Mixed Alzheimer’s disease neuropathic changes more frequent than pure ADNC among those with MCI

TUESDAY, Feb. 28, 2017 (HealthDay News) — A diagnosis of mild cognitive impairment (MCI) is frequently associated with comorbid neuropathologies, according to a study published online Feb. 22 in the Annals of Neurology.

Erin L. Abner, Ph.D., from the University of Kentucky in Lexington, and colleagues used data drawn from a large autopsy series of 1,337 individuals followed longitudinally from normal or MCI status to death from four U.S. Alzheimer’s Disease (AD) Centers.

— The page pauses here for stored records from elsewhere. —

--- config.mk ---
export PLATFORM = sky130hd
export DESIGN_NAME = two_pulses_gen
export DESIGN_NICKNAME = d
export VERILOG_FILES = /design/src/rtl/two_pulses_pkg.sv /design/src/rtl/two_pulses_gen.sv
export SDC_FILE = /design/constraint.sdc
export NUM_CORES = 1
export LEC_CHECK = 0
export ABC_AREA = 1
export CORE_ASPECT_RATIO = 1.25
export CORE_MARGIN = 2
export CORE_UTILIZATION = 55
export DETAILED_ROUTE_END_ITERATION = 12
export PLACE_DENSITY_LB_ADDON = 0.3
export SLEW_MARGIN = 20
export SYNTH_ARGS = -nofsm -noshare
export SYNTH_HDL_FRONTEND = slang
export SYNTH_SLANG_ARGS = --single-unit
--- constraint.sdc ---
create_clock -name clk -period 3.6 [get_ports clk]
set_input_delay 0.72 -clock clk [delete_from_list [all_inputs] [get_ports clk]]
set_output_delay 0.72 -clock clk [all_outputs]
set_load 0.02 [all_outputs]
--- src/rtl/two_pulses_pkg.sv ---
// Shared definitions for the x/y pulse stimulus generator and its
// downstream two-pulse detector.
package two_pulses_pkg;

  // Default width of the y-count and gap fields and of the internal counters.
  localparam int TP_CNT_W = 8;

  // Number of y pulses in the positive sequence. The detector uses the same
  // value as its y-count target.
  localparam int TP_DEF_Y = 2;

  // Width of the state encoding.
  localparam int TP_STATE_W = 3;

  // Generator states. Code 3'b111 is unused. The FSM recovers from it to IDLE.
  typedef enum logic [TP_STATE_W-1:0] {
    ST_IDLE    = 3'd0,
    ST_X_OPEN  = 3'd1,
    ST_Y_PULSE = 3'd2,
    ST_X_CLOSE = 3'd3,
    ST_TERM_Y  = 3'd4,
    ST_GAP     = 3'd5,
    ST_DONE    = 3'd6
  } tp_state_e;

  // True for the states that drive a pulse on x_o.
  function automatic logic tp_is_x(input tp_state_e s);
    return (s == ST_X_OPEN) || (s == ST_X_CLOSE);
  endfunction

  // True for the states that drive a pulse on y_o.
  function automatic logic tp_is_y(input tp_state_e s);
    return (s == ST_Y_PULSE) || (s == ST_TERM_Y);
  endfunction

endpackage

--- src/rtl/two_pulses_gen.sv ---
// Stimulus generator for the x/y pulse protocol. It emits an opening x, a
// programmable number of y pulses, a closing x and an optional trailing y.
// It can insert idle gap cycles after each pulse. All outputs are registered.
//
// Handshake: start_i is sampled only in IDLE. An accepted start raises busy_o
// from the next cycle, which is also the cycle of the opening x pulse.
// busy_o stays high until the cycle before DONE. In the DONE cycle done_o is
// high for exactly one cycle and busy_o is low. Any start_i seen while busy,
// or in the DONE cycle, is dropped and not queued.
module two_pulses_gen
  import two_pulses_pkg::*;
#(
  parameter int CNT_W = TP_CNT_W,
  parameter int DEF_Y = TP_DEF_Y
) (
  input  logic                  clk,
  input  logic                  reset,
  input  logic                  start_i,
  input  logic                  cfg_default_i,
  input  logic [CNT_W-1:0]      y_count_i,
  input  logic [CNT_W-1:0]      gap_i,
  input  logic                  term_y_i,
  output logic                  x_o,
  output logic                  y_o,
  output logic                  busy_o,
  output logic                  done_o,
  output logic [TP_STATE_W-1:0] state_dbg_o
);

  localparam logic [CNT_W-1:0] DEF_Y_C = CNT_W'(DEF_Y);

  // FSM state and the state that GAP returns to.
  tp_state_e state_q, state_d;
  tp_state_e ret_q, ret_d;

  // Configuration latched when start is accepted.
  logic [CNT_W-1:0] y_lat_q, y_lat_d;
  logic [CNT_W-1:0] gap_lat_q, gap_lat_d;
  logic             term_lat_q, term_lat_d;

  // Gap down-counter and y up-counter.
  logic [CNT_W-1:0] gap_cnt_q, gap_cnt_d;
  logic [CNT_W-1:0] y_cnt_q, y_cnt_d;
  logic [CNT_W-1:0] y_cnt_inc;

  // Registered outputs.
  logic x_q, x_d;
  logic y_q, y_d;
  logic busy_q, busy_d;
  logic done_q, done_d;

  // Set by a pulse state: the pulse is over, continue at 'resume'. A GAP
  // stretch is inserted first when a non-zero gap was latched.
  logic      pulse_end;
  tp_state_e resume;

  assign y_cnt_inc = y_cnt_q + 1'b1;

  // Next-state logic: sequence walk, config capture and counters.
  always_comb begin
    state_d    = state_q;
    ret_d      = ret_q;
    y_lat_d    = y_lat_q;
    gap_lat_d  = gap_lat_q;
    term_lat_d = term_lat_q;
    gap_cnt_d  = gap_cnt_q;
    y_cnt_d    = y_cnt_q;
    pulse_end  = 1'b0;
    resume     = ST_IDLE;

    case (state_q)
      ST_IDLE: begin
        if (start_i) begin
          state_d    = ST_X_OPEN;
          y_lat_d    = cfg_default_i ? DEF_Y_C : y_count_i;
          gap_lat_d  = gap_i;
          term_lat_d = term_y_i;
          y_cnt_d    = '0;
          gap_cnt_d  = '0;
        end
      end

      ST_X_OPEN: begin
        pulse_end = 1'b1;
        resume    = (y_lat_q == '0) ? ST_X_CLOSE : ST_Y_PULSE;
      end

      ST_Y_PULSE: begin
        // The compare uses the incremented value. It matches before the
        // counter could wrap, even for the largest count.
        y_cnt_d   = y_cnt_inc;
        pulse_end = 1'b1;
        resume    = (y_cnt_inc == y_lat_q) ? ST_X_CLOSE : ST_Y_PULSE;
      end

      ST_X_CLOSE: begin
        if (term_lat_q) begin
          pulse_end = 1'b1;
          resume    = ST_TERM_Y;
        end else begin
          state_d = ST_DONE;
        end
      end

      ST_TERM_Y: begin
        // The trailing y is never followed by a gap.
        state_d = ST_DONE;
      end

      ST_GAP: begin
        // The counter was loaded on entry. The last gap cycle is the one
        // that sees 1. The counter saturates at 0 and never wraps.
        if (gap_cnt_q != '0) begin
          gap_cnt_d = gap_cnt_q - 1'b1;
        end
        if (gap_cnt_q <= CNT_W'(1)) begin
          state_d = ret_q;
        end
      end

      ST_DONE: begin
        state_d = ST_IDLE;
      end

      default: begin
        state_d = ST_IDLE;
      end
    endcase

    if (pulse_end) begin
      if (gap_lat_q == '0) begin
        state_d = resume;
      end else begin
        state_d   = ST_GAP;
        ret_d     = resume;
        gap_cnt_d = gap_lat_q;
      end
    end
  end

  // Output decode from the next state, so the registered outputs line up
  // with the state they describe.
  always_comb begin
    x_d    = tp_is_x(state_d);
    y_d    = tp_is_y(state_d);
    done_d = (state_d == ST_DONE);
    busy_d = (state_d != ST_IDLE) && (state_d != ST_DONE);
  end

  // State, counters, latched config and outputs. Reset is synchronous.
  always_ff @(posedge clk) begin
    if (reset) begin
      state_q    <= ST_IDLE;
      ret_q      <= ST_IDLE;
      y_lat_q    <= '0;
      gap_lat_q  <= '0;
      term_lat_q <= 1'b0;
      gap_cnt_q  <= '0;
      y_cnt_q    <= '0;
      x_q        <= 1'b0;
      y_q        <= 1'b0;
      busy_q     <= 1'b0;
      done_q     <= 1'b0;
    end else begin
      state_q    <= state_d;
      ret_q      <= ret_d;
      y_lat_q    <= y_lat_d;
      gap_lat_q  <= gap_lat_d;
      term_lat_q <= term_lat_d;
      gap_cnt_q  <= gap_cnt_d;
      y_cnt_q    <= y_cnt_d;
      x_q        <= x_d;
      y_q        <= y_d;
      busy_q     <= busy_d;
      done_q     <= done_d;
    end
  end

  assign x_o         = x_q;
  assign y_o         = y_q;
  assign busy_o      = busy_q;
  assign done_o      = done_q;
  assign state_dbg_o = state_q;

endmodule

==> results.cfg <==
[critical_path]
critPathLaunchType = input pin
slowest_stage = clkdlybuf4s50_1
required_ns = 3.81
worst_setup_path_end_kind = flip-flop
cp.depth = 6
crit_arrival_ns = 2.36
r2r_cells = 8
cpPeakStageDelay_ns = 0.41
crit_fanout = 16
crit_family = simple AND/OR/NAND/NOR gates
crit_buf_inv = 2
critPathKind = input pin to flip-flop
path_cells = clkdlybuf4s50_1, nand2_1, inv_1, nor2_2, nor2_1, a211oi_1

[floorplanning]
core_um2 = 4030
initial_core_util_pct = 56.6
row_count = 26
die_h_um = 76.1
die_w_um = 61.6
dieArea_um2 = 4690
pin_count = 28

[sta]
rsz0062_at_grt = no
timing.final.crit_share_pct = 59.7
slew_headroom_pct = 70.1
clock_skew_ns = 0.00291
final.setup.worst_slack_ns = 1.45
hold_viol = 0
setup_viol = 0
maxSlewViolCount = 0
tns_ns = 0
min_period_ns = 2.15
fmax_mhz = 465
worstMarginPinSlew_ns = 0.448

[clock_tree]
insertion_delay_ns = 0.28
clk_pin_slew_ns = 0.07
clock-sinks = 43
post_cts_buffers = 0
root_buffer = clkbuf_8
cts_tree = yes
post_cts_resize_count = 0
ctsHtreeMaxLevel = 2
cts_hold_buf = 0
cts_made_buffers = 5
clockBufferDepth = 2

[drt]
postRouteAntennaNets = 0
routed_wl_mm = 5.07
drc = 0
drtIter0Drc = 119
wl_per_cell_um = 11.9
viasPerCell = 5.27
vias = 2240
first_pass_iters = 4

[layout]
final_nets = 394
final_common_cell = nand2_1
final_cells = 425
synthToLayoutAreaGrowth_pct = 17.0
final_layout_size_suffix_gt1_share_pct = 6.50
n_antenna_cell = 0
layout_common_cells = nand2_1 (82), nor2_1 (48), dfxtp_1 (43)
utilization_pct = 66.3

[logic_synthesis]
syn_avg_cell_area_um2 = 6.66
synth_cells = 343
seq_area_frac_synth_pct = 37.7
synthArstFlopShare_pct = 0
synth-seq-cells = 43
synth_top_area_cell = dfxtp_1
yosys-top-cells-area = dfxtp_1 (38%), nand2_1 (13%), nor2_1 (7.9%), nand3_1 (6.4%), a21oi_1 (5.9%)
synthFlopType = dfxtp_1
synth_edf_count = 0
ys_warn_count = 0
syn-num-nets = 367
synth_top_cell_area_share_pct = 37.7
synth_area_um2 = 2280
synth_cell_types = 31

[grt]
gr-usage-all-layers_pct = 23.6
antenna_found_initial = 0
gr-total-overflow = 0
grt_pass1_vias = 2084
grt_pass1_wl_mm = 8.53
grt_max_degree = 29

[pwr]
power_mw = 1.94
power_density_nw_per_um2 = 726
p_leak_nw = 1.08
ir_worst_vdd_mv = 0.493

[min_path]
hold_path_depth = 2
hold_path.class = flip-flop to flip-flop

[run]
cap_violations = 0

[placement]
hpwlAfterDp_mm = 3.83
gp_congestion = 0.851
dp_worst_setup_slack_ns = 1.16
dp.cells = 419
io_buffer_count = 27

[status]
status = completed
-- stage by stage --
step | hold WS [ns] | instance area, um^2
after floorplan | 0.459 | 2280
after global placement | 0.472 | 2600
after detailed placement | 0.474 | 2600
after CTS | 0.486 | 2670
after global routing | 0.520 | 2670
final | 0.485 | 2670
-- where the power goes --
group	switching (mW)	internal (mW)
logic	0.629	0.342
registers	0.0906	0.603
clock network	0.146	0.129
total	0.866	1.07
-- worst reg2reg max path, cell delays in order (launching register included) --
cell and delay, ns:
dfxtp_1 0.45, inv_2 0.10, nand2_1 0.09, nor2_1 0.04, nand2_1 0.34, inv_1 0.31
nor2_2 0.33, nor2_1 0.07, a211oi_1 0.15
-- routing by layer --
metal	wire length, um	track usage [%]	part of all wire [%]	up-vias
li1	-	-	-	1178
met5	0	0	0	-
met1	2140	27.0	42	1011
met2	2690	40.5	53	44
met4	59	8.51	1.2	0
met3	179	5.94	3.5	7
-- synthesized netlist by cell type (2+ instances only) --
master	instances
inv_2	6
clkbuf_1	3
inv_1	32
ha_1	3
xnor2_1	2
a211oi_1	7
nor4_1	3
buf_2	5
nor3_1	6
a21oi_1	27
nand2_2	2
nor2_1	48
xor2_1	2
nand4_1	4
nand2_1	82
nand3_1	29
nand3b_1	4
dfxtp_1	43
o21ai_0	21
nor2_4	3
-- sequential cells by signal (all words and copies together), names as in the netlist --
register	count
gap_cnt_q	8
gap_lat_q	8
y_cnt_q	8
y_lat_q	8
ret_q	3
state_dbg_o	3
busy_o	1
done_o	1
term_lat_q	1
x_o	1
y_o	1
-- cell families after synthesis --
group | share of synthesized area (%)
simple gates | 36.0
buf+inv | 8.00
xor+xnor | 1.53
compound gates | 15.2
flops | 37.7
fa+ha+maj | 1.64
-- final timing paths --
path | start | slack [ns] | to
setup / recovery | start_i | 1.45 | y_cnt_q[0]
hold / removal | gap_lat_q[2] | 0.48 | gap_cnt_q[2]
setup reg to reg | state_dbg_o[0] | 1.63 | y_cnt_q[0]
hold reg to reg | gap_lat_q[2] | 0.48 | gap_cnt_q[2]
-- cell type report --
type                    count  area (um^2)
fillers                   385         1360
clock buffers               6         72.6
multi-input cells         253         1240
well taps                  56         70.1
flip-flops and latches     43          861
repair buffers             29          285
inverters                  38          143
Note: power is estimated with default switching activity, not from simulation.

The researchers found that the final clinical diagnoses varied for the 874 individuals ever diagnosed with MCI: 39.2, 46.8, and 13.9 percent died with an MCI diagnosis, a dementia diagnosis, and a diagnosis of intact cognition, respectively. Those with a diagnosis of intact cognition had pathological features resembling those with a final clinical diagnosis of MCI. Primary age-related tauopathy and brain arteriolosclerosis pathology were more severe in MCI than cognitively intact controls (P < 0.05 and 0.001, respectively). Mixed AD neuropathologic changes (ADNC; one or more comorbid pathology) were more frequent than pure ADNC pathology among the group that remained MCI until death (55 versus 22 percent); the remaining 22 percent of cases were suspected non-Alzheimer’s pathology. Seventy-four percent of individuals who died with MCI did not have high level ADNC, Lewy body disease, or hippocampal sclerosis pathologies; cerebrovascular pathologies were enriched in this group.

“MCI diagnosis usually was associated with comorbid neuropathologies; less than one-quarter of MCI cases showed ‘pure’ AD at autopsy,” the authors write.